The Uganda AIDS Rural Treatment Outcomes (UARTO) cohort is a rollout setting in which patients were given antiretroviral regimens without guidance from pretherapy resistance testing. In this study, we retrospectively evaluated the prevalence, temporal changes of TDR, and virologic consequences of pretherapy genotypic drug resistance using stored plasma specimens collected between 2002 and 2004 from the capital city of Kampala and between 2005 and 2010 from a rural community of Mbarara, 280 km southwest of Kampala. These results provided a glimpse into the prevalence and impact of TDR in an African setting where drug resistance monitoring is not available for clinical decision making.
Materials and Methods
Cohort description
UARTO 17 is a cohort of initially treatment-naive HIV-infected subjects followed primarily at the Immune Suppression Syndrome (ISS) Clinic in Mbarara, Uganda. Patient identifier “AMU” denotes subjects from the UARTO pilot study enrolled in Kampala between 9/3/2002 and 3/12/2004, and “MBA” denotes subjects from the main cohort in Mbarara between 6/27/2005 and 4/8/2010. These patient identifiers were chosen to be consistent with previous UARTO publications and for the ease of references within this article. AMU participants received HIV RNA monitoring at 12 and 24 weeks for up to 96 weeks. MBA participants received HIV RNA monitoring at ∼3 month intervals for up to 7.5 years. The AMU study was approved by the Makerere University Faculty of Medicine Human Subjects Committee. The MBA study was approved by the Mbarara University of Science and Technology Human Subjects Committee and Partners Healthcare Human Subjects Committee. Both studies were approved by the Uganda Council of Science and Technology. This study was approved by the University of British Columbia/Providence Health Care Research Ethics Board (H11-01642) and the University of California Human Research Subjects Committee.

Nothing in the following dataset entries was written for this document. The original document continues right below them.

[config.mk]
export PLATFORM = sky130hd
export DESIGN_NAME = pt_walker
export DESIGN_NICKNAME = d
export VERILOG_FILES = /design/src/rtl/pw_pkg.sv /design/src/rtl/pw_addr_gen.sv /design/src/rtl/pw_perm.sv /design/src/rtl/pt_walker.sv
export SDC_FILE = /design/constraint.sdc
export NUM_CORES = 1
export LEC_CHECK = 0
export ABC_AREA = 1
export BUFFER_PORTS_ARGS = -buffer_cell sky130_fd_sc_hd__buf_2
export CAP_MARGIN = 5
export CORE_UTILIZATION = 56
export CTS_CLUSTER_DIAMETER = 50
export CTS_CLUSTER_SIZE = 12
export DETAILED_ROUTE_END_ITERATION = 10
export PLACE_DENSITY_LB_ADDON = 0.25
export SYNTH_ARGS = -nofsm -noshare
export SYNTH_HDL_FRONTEND = slang
export SYNTH_SLANG_ARGS = --single-unit
[constraint.sdc]
create_clock -name clk -period 3.5 [get_ports clk]
set_clock_uncertainty 0.1 [all_clocks]
set_input_delay 0.175 -clock clk [delete_from_list [all_inputs] [get_ports clk]]
set_output_delay 0.175 -clock clk [all_outputs]
set_load 0.005 [all_outputs]
[src/rtl/pw_pkg.sv]
package pw_pkg;

   typedef enum logic [1:0] {
      ACC_READ  = 2'd0,
      ACC_WRITE = 2'd1,
      ACC_FETCH = 2'd2
   } acc_kind_e;

   typedef enum logic [3:0] {
      S_IDLE,
      S_RD_DIR,
      S_EV_DIR,
      S_WR_DIR,
      S_RD_TBL,
      S_EV_TBL,
      S_CHECK,
      S_WR_LEAF,
      S_RESP
   } walk_st_e;

   // entry flag positions
   localparam int B_PRES    = 0;
   localparam int B_RW      = 1;
   localparam int B_USR     = 2;
   localparam int B_ACC     = 5;
   localparam int B_DIRTY   = 6;
   localparam int B_PS      = 7;
   localparam int B_LG_RSVD = 21;
   localparam int LG_HI_LSB = 13;
   localparam int LG_HI_MAX = 8;
   localparam int ENT_W     = 32;

   typedef struct packed {
      logic rsvd;
      logic user;
      logic write;
      logic prot;
   } flt_code_t;

endpackage

[src/rtl/pw_addr_gen.sv]
module pw_addr_gen
   import pw_pkg::*;
#(
   parameter int PA_W     = 40,
   parameter bit LARGE_EN = 1'b1
) (
   input  logic [ENT_W-1:0] base,
   input  logic [31:0]      lin,
   input  logic [ENT_W-1:0] pde,
   input  logic [ENT_W-1:0] pte,
   input  logic             a20_gate,
   output logic [PA_W-1:0]  dir_addr,
   output logic [PA_W-1:0]  tbl_addr,
   output logic [PA_W-1:0]  phys_flat,
   output logic [PA_W-1:0]  phys_small,
   output logic [PA_W-1:0]  phys_large
);
   localparam int HI_W = PA_W - 32;

   logic [PA_W-1:0] a20m;
   logic            unused_bits;

   always_comb begin
      a20m     = '1;
      a20m[20] = a20_gate;
   end

   assign dir_addr   = PA_W'({base[31:12], lin[31:22], 2'b00}) & a20m;
   assign tbl_addr   = PA_W'({pde[31:12], lin[21:12], 2'b00}) & a20m;
   assign phys_flat  = PA_W'(lin) & a20m;
   assign phys_small = PA_W'({pte[31:12], lin[11:0]}) & a20m;

   generate
      if (!LARGE_EN) begin : g_no_large
         assign phys_large = '0;
      end else if (HI_W == 0) begin : g_large_32
         assign phys_large = PA_W'({pde[31:22], lin[21:0]}) & a20m;
      end else begin : g_large_hi
         assign phys_large = {pde[LG_HI_LSB +: HI_W], pde[31:22], lin[21:0]} & a20m;
      end
   endgenerate

   assign unused_bits = ^{base[11:0], pde[12:0], pte[11:0]};

endmodule

[src/rtl/pw_perm.sv]
module pw_perm
   import pw_pkg::*;
(
   input  logic [ENT_W-1:0] pde,
   input  logic [ENT_W-1:0] pte,
   input  logic             leaf_is_dir,
   input  logic             user,
   input  logic             is_wr,
   input  logic             wprot,
   output logic             deny,
   output logic             need_upd,
   output logic [ENT_W-1:0] leaf_new
);
   logic [ENT_W-1:0] leaf;
   logic             eff_u;
   logic             eff_rw;

   always_comb begin
      leaf   = leaf_is_dir ? pde : pte;
      eff_u  = pde[B_USR] & (leaf_is_dir | pte[B_USR]);
      eff_rw = pde[B_RW]  & (leaf_is_dir | pte[B_RW]);
      deny   = (user & ~eff_u) | (is_wr & ~eff_rw & (user | wprot));

      leaf_new        = leaf;
      leaf_new[B_ACC] = 1'b1;
      if (is_wr) leaf_new[B_DIRTY] = 1'b1;
      need_upd = (leaf_new != leaf);
   end

endmodule
==> src/rtl/dnm_mant_mul.sv <==
module dnm_mant_mul #(
  parameter int ACC_W  = 20,
  parameter int MANT_W = 16
) (
  input  logic [ACC_W-1:0]  acc,
  input  logic [MANT_W-1:0] opm,
  output logic [ACC_W-1:0]  prod_hi
);
  localparam int PW = ACC_W + MANT_W;

  logic [PW-1:0] prod_full;

  always_comb begin
    prod_full = {{MANT_W{1'b0}}, acc} * {{ACC_W{1'b0}}, opm};
    // keep the top ACC_W bits; the product's 2 integer bits are absorbed by +1 on the exponent
    prod_hi   = ACC_W'(prod_full >> MANT_W);
  end
endmodule
File: config.mk
export PLATFORM = sky130hd
export DESIGN_NAME = tm_stream_core
export DESIGN_NICKNAME = d
export VERILOG_FILES = /design/src/rtl/tm_pkg.sv /design/src/rtl/tm_imem.sv /design/src/rtl/tm_lit_buf.sv /design/src/rtl/tm_class_acc.sv /design/src/rtl/tm_stream_core.sv
export SDC_FILE = /design/constraint.sdc
export NUM_CORES = 2
export LEC_CHECK = 0
export ABC_CLOCK_PERIOD_IN_PS = 10720
export BUFFER_PORTS_ARGS = -buffer_cell sky130_fd_sc_hd__buf_2
export CAP_MARGIN = 0
export CORE_MARGIN = 3
export CORE_UTILIZATION = 50
export DETAILED_ROUTE_END_ITERATION = 10
export PLACE_DENSITY_LB_ADDON = 0.12
export SYNTH_ARGS = -nofsm -noshare
export SYNTH_HDL_FRONTEND = slang
export SYNTH_SLANG_ARGS = --single-unit
File: constraint.sdc
create_clock -name clk -period 10.72 [get_ports clk]
set_input_delay 2.144 -clock clk [delete_from_list [all_inputs] [get_ports clk]]
set_output_delay 2.144 -clock clk [all_outputs]
set_load 0.02 [all_outputs]
File: src/rtl/tm_pkg.sv
package tm_pkg;
    localparam int WORD_W   = 16;
    localparam int LIT_W    = 12;
    localparam int CLS_W    = 6;
    localparam int SUM_W    = 16;
    localparam int FCNT_W   = 9;
    localparam int FEAT_PER_WORD = 16;
    localparam logic [LIT_W-1:0] NULL_LIT = '1;

    typedef struct packed {
        logic [1:0]       spare;
        logic             class_end;
        logic             clause_end;
        logic [LIT_W-1:0] lit;
    } instr_t;

    typedef enum logic [1:0] {
        ST_IDLE,
        ST_LOAD_M,
        ST_LOAD_F,
        ST_EXEC
    } state_t;

    function automatic logic hdr_is_feat(input logic [WORD_W-1:0] w);
        return w[15];
    endfunction

    function automatic logic [CLS_W-1:0] hdr_classes(input logic [WORD_W-1:0] w);
        return {1'b0, w[4:0]} + CLS_W'(1);
    endfunction

    function automatic logic [FCNT_W-1:0] hdr_features(input logic [WORD_W-1:0] w);
        return w[FCNT_W-1:0];
    endfunction
endpackage

File: src/rtl/tm_imem.sv
module tm_imem #(
    parameter int DEPTH = 256,
    parameter int AW    = $clog2(DEPTH)
) (
    input  logic                     clk,
    input  logic                     we,
    input  logic [AW-1:0]            waddr,
    input  logic [tm_pkg::WORD_W-1:0] wdata,
    input  logic [AW-1:0]            raddr,
    output logic [tm_pkg::WORD_W-1:0] rdata
);
    logic [tm_pkg::WORD_W-1:0] mem [DEPTH];

    always_ff @(posedge clk) begin
        if (we) mem[waddr] <= wdata;
    end

    assign rdata = mem[raddr];
endmodule

File: src/rtl/tm_lit_buf.sv
module tm_lit_buf
    import tm_pkg::*;
#(
    parameter int MAX_FEAT = 256
) (
    input  logic                clk,
    input  logic                rst,
    input  logic                clr,
    input  logic [FCNT_W-1:0]   cnt_in,
    input  logic                wr_en,
    input  logic [$clog2(MAX_FEAT/FEAT_PER_WORD)-1:0] wr_word,
    input  logic [WORD_W-1:0]   wr_data,
    input  logic [LIT_W-1:0]    lit,
    output logic                lit_val
);
    localparam int NWORDS = MAX_FEAT / FEAT_PER_WORD;
    localparam int NLITS  = 2 * MAX_FEAT;

    logic [NWORDS-1:0][FEAT_PER_WORD-1:0] feat_q;
    logic [FCNT_W-1:0] cnt_q;
    logic [NLITS-1:0]  lits;

    always_ff @(posedge clk) begin
        if (rst) begin
            feat_q <= '0;
            cnt_q  <= '0;
        end else if (clr) begin
            feat_q <= '0;
            cnt_q  <= cnt_in;
        end else if (wr_en) begin
            feat_q[wr_word] <= wr_data;
        end
    end

    // every feature yields itself and its complement, both gated by the count
    for (genvar f = 0; f < MAX_FEAT; f++) begin : g_lit
        logic present;
        assign present       = (32'(cnt_q) > f);
        assign lits[2*f]     = present &  feat_q[f / FEAT_PER_WORD][f % FEAT_PER_WORD];
        assign lits[2*f + 1] = present & ~feat_q[f / FEAT_PER_WORD][f % FEAT_PER_WORD];
    end

    always_comb begin
        lit_val = 1'b0;
        if (32'(lit) < NLITS) lit_val = lits[lit[$clog2(NLITS)-1:0]];
    end
endmodule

Drug resistance genotyping by Sanger bulk sequencing
Total nucleic acid was extracted from 500 μl of plasma samples using NucliSENS easyMag (bioMérieux); reverse transcription and cDNA synthesis were performed with the SuperScript III One-Step RT-PCR System (Invitrogen) followed by “nested” second-round polymerase chain reaction (PCR) as previously described. 18 Bulk sequencing was performed on an ABI 3730 DNA Sequencer using the BigDye Terminator v3.1 Cycle Sequencing Kit (Applied Biosystems). Resulting chromatograms were aligned with HXB2 and base called using in-house software RECall. 19 Resulting sequences corresponding to HXB2 pol 2253–3269 or 2253–3749 were uploaded to GenBank (accession number KJ906625–KJ 907196).
Definitions
The presence of transmitted drug resistance mutations was defined as the detection of any one of the mutations listed in the WHO 2009 surveillance mutations list
20
; this list contained only resistance mutations associated with protease and (non)nucleoside reverse transcriptase inhibitors [PI/(N)NRTI] adjusted for non-B subtype polymorphisms. Posttherapy PI/(N)NRTI resistance mutations were defined as the detection of any one of the mutations listed in the Stanford University HIV Drug Resistance Database updated in 2011/2012.
21,22
HIV-1 subtypes were determined based on minimal Hamming distance compared to subtype reference sequences of HIV-1 pol downloaded from the Los Alamos HIV sequence database; all sequences in this study were also subtyped by and were confirmed to be 97% identical to the REGA HIV-1 Subtyping Tool Version 2.0 (
Screening pretherapy samples for the presence of antiretroviral drugs
Since patients' self-reported therapy history was used to determine their antiretroviral drug-naive status, high-performance liquid chromatography coupled with tandem mass spectroscopy (HPLC-MS/MS) was used to measure drug concentrations in pretherapy plasma samples that were found to have baseline genotypic drug resistance. Drug level measurement was performed as previously described 23 using an Agilent HPLC 1100, Applied Biosystem API 2000 mass spectrometer, Agilent XDB-C8 guard column, and Agilent Eclipse XDB-C18 column (50 mm). Briefly, 400 μl of acetonitrile was added to 100 μl of plasma samples to precipitate plasma proteins. Samples were filtered with a 30,000 MW cut-off spin column (Millipore, Bedford, MA) diluted 1:1 in ammonium acetate and subsequently put through the HPLC-MS/MS system. The antiretrovirals measured were nevirapine (NVP), amprenavir (APV), indinavir (IDV), nelfinavir (NFV), saquinavir (SQV), ritonavir (RTV), lopinavir (LPV), efavirenz (EFV), atazanivir (ATV), tipranavir (TPV), darunavir (DRV) and/or raltegravir (RAL), etravirine (ETV), maraviroc (MVC), lamivudine (3TC), and abacavir (ABA).
Results
Baseline characteristics
In the UARTO pilot study (Kampala/AMU), a total of 62% participants were female with a median age of 36 years (IQR 30–40), baseline log viral load of 5.5 (IQR 4.9–5.8), and baseline CD4 count of 60 (IQR 12–136). All AMU participants received generic fixed dose combinations of d4T/3TC/NVP as a first regimen. In the UARTO main cohort (Mbarara/MBA), a total of 70% of participants were female with a median age of 35 years (IQR 29–39), baseline viral load of 5.1 log10 HIV-RNA copies/ml (IQR 4.7–5.6), and baseline CD4 count of 131 (IQR 74–197). Initial regimens were primarily NVP based (86%) and EFV based (12%) in combination with lamivudine (3TC) and zidovudine (AZT) backbones. HIV subtypes were predominantly A and D in both communities (AMU 43% A, 44% D; MBA 49% A, 43% D). In the current study, baseline genotypic drug resistance profiles were successfully obtained for n=81 AMU and n=491 MBA subjects.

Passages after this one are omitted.